▶ ENTRIES SUPPLIED
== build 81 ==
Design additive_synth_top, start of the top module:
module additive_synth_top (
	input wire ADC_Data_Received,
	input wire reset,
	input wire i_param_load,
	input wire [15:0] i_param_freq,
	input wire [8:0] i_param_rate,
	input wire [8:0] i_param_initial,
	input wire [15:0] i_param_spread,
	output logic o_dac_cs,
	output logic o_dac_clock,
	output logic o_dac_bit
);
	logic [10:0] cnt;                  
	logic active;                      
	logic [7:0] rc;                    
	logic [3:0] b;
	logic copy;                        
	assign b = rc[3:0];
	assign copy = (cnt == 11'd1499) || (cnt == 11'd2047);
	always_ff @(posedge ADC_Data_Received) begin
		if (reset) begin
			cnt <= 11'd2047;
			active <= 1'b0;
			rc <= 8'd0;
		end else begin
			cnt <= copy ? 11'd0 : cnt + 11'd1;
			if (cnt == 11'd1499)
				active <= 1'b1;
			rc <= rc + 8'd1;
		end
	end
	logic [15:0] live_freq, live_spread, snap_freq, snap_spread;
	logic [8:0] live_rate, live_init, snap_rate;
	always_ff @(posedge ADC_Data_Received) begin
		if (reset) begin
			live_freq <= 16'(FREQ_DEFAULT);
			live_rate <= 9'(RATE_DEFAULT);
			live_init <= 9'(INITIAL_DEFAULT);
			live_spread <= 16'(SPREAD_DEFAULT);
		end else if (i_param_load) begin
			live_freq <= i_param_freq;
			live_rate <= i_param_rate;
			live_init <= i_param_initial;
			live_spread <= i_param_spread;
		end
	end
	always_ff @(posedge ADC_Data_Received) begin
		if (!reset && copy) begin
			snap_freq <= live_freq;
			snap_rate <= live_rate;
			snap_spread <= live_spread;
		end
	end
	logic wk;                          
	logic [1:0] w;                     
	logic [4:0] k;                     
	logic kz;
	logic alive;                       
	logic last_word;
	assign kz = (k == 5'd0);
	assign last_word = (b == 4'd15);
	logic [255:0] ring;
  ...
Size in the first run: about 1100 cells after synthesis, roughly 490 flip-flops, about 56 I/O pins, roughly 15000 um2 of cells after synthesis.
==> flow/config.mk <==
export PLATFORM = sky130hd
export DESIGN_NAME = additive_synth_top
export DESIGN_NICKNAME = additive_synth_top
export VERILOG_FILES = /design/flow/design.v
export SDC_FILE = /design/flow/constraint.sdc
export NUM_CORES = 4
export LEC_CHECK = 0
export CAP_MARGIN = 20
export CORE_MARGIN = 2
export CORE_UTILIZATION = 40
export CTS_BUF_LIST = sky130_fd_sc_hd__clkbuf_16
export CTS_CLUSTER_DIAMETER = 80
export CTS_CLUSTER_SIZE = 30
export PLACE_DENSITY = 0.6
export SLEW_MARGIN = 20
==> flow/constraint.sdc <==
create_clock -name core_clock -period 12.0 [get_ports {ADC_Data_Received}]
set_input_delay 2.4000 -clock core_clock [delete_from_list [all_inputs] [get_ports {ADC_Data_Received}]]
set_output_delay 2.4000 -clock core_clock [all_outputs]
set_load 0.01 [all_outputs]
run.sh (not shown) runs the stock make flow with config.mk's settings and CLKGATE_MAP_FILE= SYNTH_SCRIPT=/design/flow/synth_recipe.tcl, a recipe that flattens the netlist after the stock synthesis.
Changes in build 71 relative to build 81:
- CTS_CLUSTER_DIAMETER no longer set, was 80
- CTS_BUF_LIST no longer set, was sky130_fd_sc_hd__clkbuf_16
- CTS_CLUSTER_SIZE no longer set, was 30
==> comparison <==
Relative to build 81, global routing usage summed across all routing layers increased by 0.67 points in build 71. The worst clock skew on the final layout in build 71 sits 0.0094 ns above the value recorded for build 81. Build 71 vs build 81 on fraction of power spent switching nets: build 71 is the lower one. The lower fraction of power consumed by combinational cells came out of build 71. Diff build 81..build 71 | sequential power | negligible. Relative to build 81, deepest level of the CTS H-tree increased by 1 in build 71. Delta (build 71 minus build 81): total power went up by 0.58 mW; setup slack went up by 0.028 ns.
What follows belongs to an exercise in optimizing a design on an open flow for small area and a short achievable clock period; a production flow would make more cautious choices.
Only simulation tests tie the RTL to the original design; equivalence was not proved.

==> garnet: inputs <==
==> flow/design.v <==
package consolite_pkg;
   localparam int word_bits   = 16;
   localparam int addr_bits   = 16;
   localparam int instr_bits  = 32;
   localparam int instr_bytes = 4;
   localparam int num_regs    = 16;
   localparam int status_bits = 12;
   typedef logic [word_bits-1:0]        word_t;
   typedef logic [addr_bits-1:0]        addr_t;
   typedef logic [instr_bits-1:0]       instr_t;
   typedef logic [$clog2(num_regs)-1:0] reg_idx_t;
   localparam logic [status_bits-1:0] status_default      = 12'h000;
   localparam logic [status_bits-1:0] status_invalid_base = 12'h800;
   typedef enum logic [7:0] {
      op_nop, op_load, op_loadi, op_mov, op_movi,
      op_add, op_sub, op_and, op_or, op_xor,
      op_shl, op_shra, op_shrl, op_cmp, op_tst,
      op_stor, op_stori,
      op_jmp, op_jmpi,
      op_jeq, op_jne, op_jg, op_jge, op_ja, op_jae,
      op_jl, op_jle, op_jb, op_jbe, op_jo, op_jno,
      op_js, op_jns
   } opcode_t;
   typedef struct packed {
      logic overflow;
      logic carry;
      logic zero;
      logic sign;
   } flags_t;
   typedef enum logic [2:0] {
      st_pre_boot,
      st_executing,
      st_wr_wait,
      st_rd_wait,
      st_halt
   } ctrl_state_t;
endpackage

▶ WORK TO BE COMPLETED
This exercise requires all the entries to be written out again exactly.

▶ TASK SOLUTION
== build 81 ==
Design additive_synth_top, start of the top module:
module additive_synth_top (
	input wire ADC_Data_Received,
	input wire reset,
	input wire i_param_load,
	input wire [15:0] i_param_freq,
	input wire [8:0] i_param_rate,
	input wire [8:0] i_param_initial,
	input wire [15:0] i_param_spread,
	output logic o_dac_cs,
	output logic o_dac_clock,
	output logic o_dac_bit
);
	logic [10:0] cnt;                  
	logic active;                      
	logic [7:0] rc;                    
	logic [3:0] b;
	logic copy;                        
	assign b = rc[3:0];
	assign copy = (cnt == 11'd1499) || (cnt == 11'd2047);
	always_ff @(posedge ADC_Data_Received) begin
		if (reset) begin
			cnt <= 11'd2047;
			active <= 1'b0;
			rc <= 8'd0;
		end else begin
			cnt <= copy ? 11'd0 : cnt + 11'd1;
			if (cnt == 11'd1499)
				active <= 1'b1;
			rc <= rc + 8'd1;
		end
	end
	logic [15:0] live_freq, live_spread, snap_freq, snap_spread;
	logic [8:0] live_rate, live_init, snap_rate;
	always_ff @(posedge ADC_Data_Received) begin
		if (reset) begin
			live_freq <= 16'(FREQ_DEFAULT);
			live_rate <= 9'(RATE_DEFAULT);
			live_init <= 9'(INITIAL_DEFAULT);
			live_spread <= 16'(SPREAD_DEFAULT);
		end else if (i_param_load) begin
			live_freq <= i_param_freq;
			live_rate <= i_param_rate;
			live_init <= i_param_initial;
			live_spread <= i_param_spread;
		end
	end
	always_ff @(posedge ADC_Data_Received) begin
		if (!reset && copy) begin
			snap_freq <= live_freq;
			snap_rate <= live_rate;
			snap_spread <= live_spread;
		end
	end
	logic wk;                          
	logic [1:0] w;                     
	logic [4:0] k;                     
	logic kz;
	logic alive;                       
	logic last_word;
	assign kz = (k == 5'd0);
	assign last_word = (b == 4'd15);
	logic [255:0] ring;
  ...
Size in the first run: about 1100 cells after synthesis, roughly 490 flip-flops, about 56 I/O pins, roughly 15000 um2 of cells after synthesis.
==> flow/config.mk <==
export PLATFORM = sky130hd
export DESIGN_NAME = additive_synth_top
export DESIGN_NICKNAME = additive_synth_top
export VERILOG_FILES = /design/flow/design.v
export SDC_FILE = /design/flow/constraint.sdc
export NUM_CORES = 4
export LEC_CHECK = 0
export CAP_MARGIN = 20
export CORE_MARGIN = 2
export CORE_UTILIZATION = 40
export CTS_BUF_LIST = sky130_fd_sc_hd__clkbuf_16
export CTS_CLUSTER_DIAMETER = 80
export CTS_CLUSTER_SIZE = 30
export PLACE_DENSITY = 0.6
export SLEW_MARGIN = 20
==> flow/constraint.sdc <==
create_clock -name core_clock -period 12.0 [get_ports {ADC_Data_Received}]
set_input_delay 2.4000 -clock core_clock [delete_from_list [all_inputs] [get_ports {ADC_Data_Received}]]
set_output_delay 2.4000 -clock core_clock [all_outputs]
set_load 0.01 [all_outputs]
run.sh (not shown) runs the stock make flow with config.mk's settings and CLKGATE_MAP_FILE= SYNTH_SCRIPT=/design/flow/synth_recipe.tcl, a recipe that flattens the netlist after the stock synthesis.
Changes in build 71 relative to build 81:
- CTS_CLUSTER_DIAMETER no longer set, was 80
- CTS_BUF_LIST no longer set, was sky130_fd_sc_hd__clkbuf_16
- CTS_CLUSTER_SIZE no longer set, was 30
==> comparison <==
Relative to build 81, global routing usage summed across all routing layers increased by 0.67 points in build 71. The worst clock skew on the final layout in build 71 sits 0.0094 ns above the value recorded for build 81. Build 71 vs build 81 on fraction of power spent switching nets: build 71 is the lower one. The lower fraction of power consumed by combinational cells came out of build 71. Diff build 81..build 71 | sequential power | negligible. Relative to build 81, deepest level of the CTS H-tree increased by 1 in build 71. Delta (build 71 minus build 81): total power went up by 0.58 mW; setup slack went up by 0.028 ns.
What follows belongs to an exercise in optimizing a design on an open flow for small area and a short achievable clock period; a production flow would make more cautious choices.
Only simulation tests tie the RTL to the original design; equivalence was not proved.

==> garnet: inputs <==
==> flow/design.v <==
package consolite_pkg;
   localparam int word_bits   = 16;
   localparam int addr_bits   = 16;
   localparam int instr_bits  = 32;
   localparam int instr_bytes = 4;
   localparam int num_regs    = 16;
   localparam int status_bits = 12;
   typedef logic [word_bits-1:0]        word_t;
   typedef logic [addr_bits-1:0]        addr_t;
   typedef logic [instr_bits-1:0]       instr_t;
   typedef logic [$clog2(num_regs)-1:0] reg_idx_t;
   localparam logic [status_bits-1:0] status_default      = 12'h000;
   localparam logic [status_bits-1:0] status_invalid_base = 12'h800;
   typedef enum logic [7:0] {
      op_nop, op_load, op_loadi, op_mov, op_movi,
      op_add, op_sub, op_and, op_or, op_xor,
      op_shl, op_shra, op_shrl, op_cmp, op_tst,
      op_stor, op_stori,
      op_jmp, op_jmpi,
      op_jeq, op_jne, op_jg, op_jge, op_ja, op_jae,
      op_jl, op_jle, op_jb, op_jbe, op_jo, op_jno,
      op_js, op_jns
   } opcode_t;
   typedef struct packed {
      logic overflow;
      logic carry;
      logic zero;
      logic sign;
   } flags_t;
   typedef enum logic [2:0] {
      st_pre_boot,
      st_executing,
      st_wr_wait,
      st_rd_wait,
      st_halt
   } ctrl_state_t;
endpackage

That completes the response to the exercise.